MZ-Serie MZ-Serie: Denkmal voller Ruß

HALLE/MZ - Als Peter Sodann vor 13 Jahren in sein Haus in der Friedensstraße einzog, besaß er plötzlich auch zwei alte Öfen. Ein Ofen war floraler Jugendstil, für den der Schauspieler einen Käufer fand. Der andere Ofen war etwas jünger, von 1930 vielleicht. Die profilierten Kacheln waren schillernd braun glasiert. Mit diesem ornamentlosen Säulenofen könnte man heute nicht nur noch immer einen Designpreis gewinnen, der Ofen gehört auch zur halleschen Stadtgeschichte: Gustav Weidanz, Bildhauer und Lehrer der früheren Kunstgewerbeschule Burg Giebichenstein hat den ebenso schlichten wie repräsentativen Rundofen entworfen.
Schauspieler Peter Sodann hat den ungewöhnlichen Kachelofen deshalb nicht verkauft, sondern stattdessen dem Archiv der Kunsthochschule Burg Giebichenstein angeboten. „Den Weidanz-Ofen konnte ich einfach nicht verkaufen. Das tut man nicht! Und, na ja, heizen konnte man ihn ja schließlich auch nicht mehr“, sagt Halles Ehrenbürger und lacht.
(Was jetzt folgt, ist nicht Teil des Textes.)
`/design/flow/design.v`:
```
`timescale 1ns / 1ps
module gp1(input wire a, b,
           output wire g, p);
   assign g = a & b;
   assign p = a | b;
endmodule
module gp4(input wire [3:0] gin, pin,
           input wire cin,
           output wire gout, pout,
           output wire [2:0] cout);
   logic c1, c2, c3, p_out, g_out;
   always_comb begin
      c1 = (gin[0] | (pin[0] & cin));
      c2 = (gin[1] | (pin[1] & c1));
      c3 = (gin[2] | (pin[2] & c2));
      p_out = (pin[0] & pin[1] & pin[2] & pin[3]);
      g_out = (gin[0] & pin[1] & pin[2] & pin[3]) | (pin[3] & gin[1] & pin[2]) | (gin[2] & pin[3]) | gin[3];
   end
   assign gout = g_out;
   assign pout = p_out;
   assign cout[2] = c3;
   assign cout[1] = c2;
   assign cout[0] = c1;
endmodule
module gp8(input wire [7:0] gin, pin,
           input wire cin,
           output wire gout, pout,
           output wire [6:0] cout);
   logic c1, c2, c3, c4, c5, c6, c7, g_out, p_out;
   always_comb begin
      c1 = (gin[0] | (pin[0] & cin));
      c2 = (gin[1] | (pin[1] & c1));
      c3 = (gin[2] | (pin[2] & c2));
      c4 = (gin[3] | (pin[3] & c3));
      c5 = (gin[4] | (pin[4] & c4));
      c6 = (gin[5] | (pin[5] & c5));
      c7 = (gin[6] | (pin[6] & c6));
      p_out = (pin[0] & pin[1] & pin[2] & pin[3] & pin[4] & pin[5] & pin[6] & pin[7]);
      g_out = (gin[0] & pin[1] & pin[2] & pin[3] & pin[4] & pin[5] & pin[6] & pin[7]) | (gin[1] & pin[2] & pin[3] & pin[4] & pin[5] & pin[6] & pin[7]) | (gin[2] & pin[3] & pin[4] & pin[5] & pin[6] & pin[7]) | (gin[3] & pin[4] & pin[5] & pin[6] & pin[7]) | (gin[4] & pin[5] & pin[6] & pin[7]) | (gin[5] & pin[6] & pin[7]) | (gin[6] & pin[7]) | (gin[7]);
   end
   assign cout[0] = c1;
   assign cout[1] = c2;
   assign cout[2] = c3;
   assign cout[3] = c4;
   assign cout[4] = c5;
   assign cout[5] = c6;
   assign cout[6] = c7;
   assign gout = g_out;
   assign pout = p_out;
endmodule
module cla
  (input wire [31:0]  a, b,
   input wire         cin,
   output wire [31:0] sum);
   wire [31:0] level_one_g;
   wire [31:0] level_one_p;
   genvar i;
   generate
      for (i = 0; i < 32; i = i + 1) begin
         gp1 bit1(.a(a[i]), 
                  .b(b[i]), 
                  .g(level_one_g[i]), 
                  .p(level_one_p[i]));
      end
   endgenerate
   wire g0, g1, g2, g3;
   wire p0, p1, p2, p3;
   wire [6:0] c0, c1, c2, c3;
   gp8 gp0(
      .gin(level_one_g[7:0]),
      .pin(level_one_p[7:0]),
      .cin(cin),
      .gout(g0),
      .pout(p0),
      .cout(c0)
   );
   wire cin2;
   assign cin2 = ((cin & p0) | g0);
   gp8 gp1(
      .gin(level_one_g[15:8]),
      .pin(level_one_p[15:8]),
      .cin(cin2),
      .gout(g1),
      .pout(p1),
      .cout(c1)
   );
   wire cin3;
   assign cin3 = ((cin & p0 & p1) | (g0 & p1) | g1);
   gp8 gp2(
      .gin(level_one_g[23:16]),
      .pin(level_one_p[23:16]),
      .cin(cin3), 
      .gout(g2),
      .pout(p2),
      .cout(c2)
   );
   wire cin4;
   assign cin4 = ((cin & p0 & p1 & p2) | (g0 & p1 & p2) | (g1 & p2) | g2);
   gp8 gp3(
      .gin(level_one_g[31:24]),
      .pin(level_one_p[31:24]),
      .cin(cin4),
      .gout(g3),
      .pout(p3),
      .cout(c3)
   );
   wire [31:0] c;
   assign c[0] = cin;
   assign c[7:1] = c0;
   assign c[8] = cin2;
   assign c[15:9] = c1;
   assign c[16] = cin3;
   assign c[23:17] = c2;
   assign c[24] = cin4;
   assign c[31:25] = c3;
   genvar j;
   generate
      for (j = 0; j < 32; j = j + 1) begin
         assign sum[j] = a[j] ^ b[j] ^ c[j];
      end
   endgenerate 
endmodule
```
An der Kunsthochschule freute man sich denn auch sehr über das Angebot. „Als Gebrauchsgegenstand war den Öfen nur eine sehr begrenzte Lebensdauer beschieden. Es gibt heute nur noch sehr wenige Weidanz-Öfen“, sagt Angela Dolgner, Kustodin der Burg. Der Ofen wurde im Haus von Peter Sodann demontiert, und die Kacheln, beschädigt, rußig und rissig wie sie waren, in Kisten eingelagert. Die Rekonstruktion, so Dolgner damals, könnte aber nur mit sehr großem Aufwand betrieben werden.
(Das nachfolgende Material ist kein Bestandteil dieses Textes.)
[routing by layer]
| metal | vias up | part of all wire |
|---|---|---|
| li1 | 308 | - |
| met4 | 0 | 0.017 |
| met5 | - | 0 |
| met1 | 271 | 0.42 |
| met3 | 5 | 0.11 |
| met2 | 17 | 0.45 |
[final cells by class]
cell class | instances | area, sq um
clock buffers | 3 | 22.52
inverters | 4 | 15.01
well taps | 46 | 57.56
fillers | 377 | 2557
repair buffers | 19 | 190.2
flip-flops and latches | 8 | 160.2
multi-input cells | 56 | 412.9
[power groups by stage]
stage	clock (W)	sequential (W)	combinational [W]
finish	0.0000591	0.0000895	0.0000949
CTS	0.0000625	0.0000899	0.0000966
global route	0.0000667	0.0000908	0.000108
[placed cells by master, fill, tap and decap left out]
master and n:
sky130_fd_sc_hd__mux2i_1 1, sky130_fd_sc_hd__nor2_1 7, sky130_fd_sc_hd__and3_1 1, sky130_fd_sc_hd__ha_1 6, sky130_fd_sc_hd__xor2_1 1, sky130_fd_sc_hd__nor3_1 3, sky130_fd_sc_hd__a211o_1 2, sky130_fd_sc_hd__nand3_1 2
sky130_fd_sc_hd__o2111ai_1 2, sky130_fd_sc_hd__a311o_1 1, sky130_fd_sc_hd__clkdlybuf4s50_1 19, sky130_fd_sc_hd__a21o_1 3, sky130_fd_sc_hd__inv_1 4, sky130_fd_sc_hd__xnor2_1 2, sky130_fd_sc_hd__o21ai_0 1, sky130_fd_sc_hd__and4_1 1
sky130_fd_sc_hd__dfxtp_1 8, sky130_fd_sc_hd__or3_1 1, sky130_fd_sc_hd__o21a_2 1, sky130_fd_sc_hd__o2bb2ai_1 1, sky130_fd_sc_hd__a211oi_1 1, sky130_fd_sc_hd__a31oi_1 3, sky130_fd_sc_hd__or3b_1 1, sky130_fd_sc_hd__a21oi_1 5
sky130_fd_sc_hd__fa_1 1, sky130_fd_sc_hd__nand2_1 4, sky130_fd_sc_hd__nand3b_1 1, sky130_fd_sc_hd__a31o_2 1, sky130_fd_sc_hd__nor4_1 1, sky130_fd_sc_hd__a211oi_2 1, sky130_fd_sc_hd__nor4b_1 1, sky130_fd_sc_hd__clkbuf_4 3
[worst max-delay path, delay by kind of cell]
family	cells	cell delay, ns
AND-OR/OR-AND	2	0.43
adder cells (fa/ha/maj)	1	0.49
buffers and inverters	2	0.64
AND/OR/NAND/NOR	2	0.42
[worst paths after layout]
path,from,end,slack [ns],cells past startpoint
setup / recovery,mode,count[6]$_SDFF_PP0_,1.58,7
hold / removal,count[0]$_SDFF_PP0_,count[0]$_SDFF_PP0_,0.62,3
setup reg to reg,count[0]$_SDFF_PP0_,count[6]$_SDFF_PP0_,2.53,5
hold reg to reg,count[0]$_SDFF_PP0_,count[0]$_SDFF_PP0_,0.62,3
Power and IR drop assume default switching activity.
Als eine Dauerleihgabe wird der kulturhistorisch bedeutsame Weidanz-Rundofen seit Dienstag in der künftigen Dauerausstellung des Stadtmuseums neu gesetzt. Der hallesche Ofenbaumeister Alexander Griese und sein Mitarbeiter Steve Herrmann bauen, wohl noch bis Freitag, den mit Untersatz 2,40 Meter hohen Säulenofen wieder neu auf. Und zwei Wochen Arbeit waren nötig, das vorzubereiten. „Jede der 88 Kacheln musste unter anderem gereinigt, gewaschen und getrocknet werden. Viele hatten Risse, die verklebt wurden, die Schäden an der braunen – heute übrigens verbotenen – Bleiglasur sind mit Farbe retuschiert“, erläutert Alexander Griese. Zudem waren die Kacheln der elf Schichten nur teilweise durchnummeriert. Der gut 80 Jahre alte Design-Ofen sei etwas ganz Besonderes: „Er ist ein Unikat.“
Laut Kunstgeschichtlerin Dolgner ist die Zahl der Weidanz-Öfen sehr übersichtlich. Ein eckiges Modell befinde sich heute im Brunnenhaus der Burg, ein Rundofen stehe noch im Kirschbergweg, im ehemaligen Haus des Burglehrers Karl Müller, ein weiterer, den die Burg vor einigen Jahren ankaufte, als Dauerleihgabe im Kundenzentrum der Stadtwerke. Ansonsten hätten neben dem Burg-Archiv auch die Galerie Moritzburg einige Kacheln im Bestand.
Gustav Weidanz widmete sich seit etwa 1920 dem Entwurf von Keramikfliesen und Wandkacheln. „Ab 1925 wurde auch die Herstellung von Kachelöfen ins offizielle Programm der Kunstgewerbeschule übernommen. 1930 übernahm die Firma Ernst Teichert aus Meißen die Serienproduktion von vier Modellen der Entwürfe von 1926 – darunter der Rundofen“, so Dolgner. Weidanz- Öfen standen seinerzeit auch im Sitzungszimmer des Landeshauptmanns der Provinz Sachsen in Merseburg, im Teerestaurant Bad Lauchstädt oder im Gemeindesaal der Bartholomäusgemeinde in Halle. Der in der Wohnung in der Friedensstraße wurde wohl 1930 gesetzt. In dieser Zeit gehörte das Haus der Mutter von Lili Schultz, der Leiterin der Emailwerkstatt der nahe gelegenen Kunstgewerbeschule.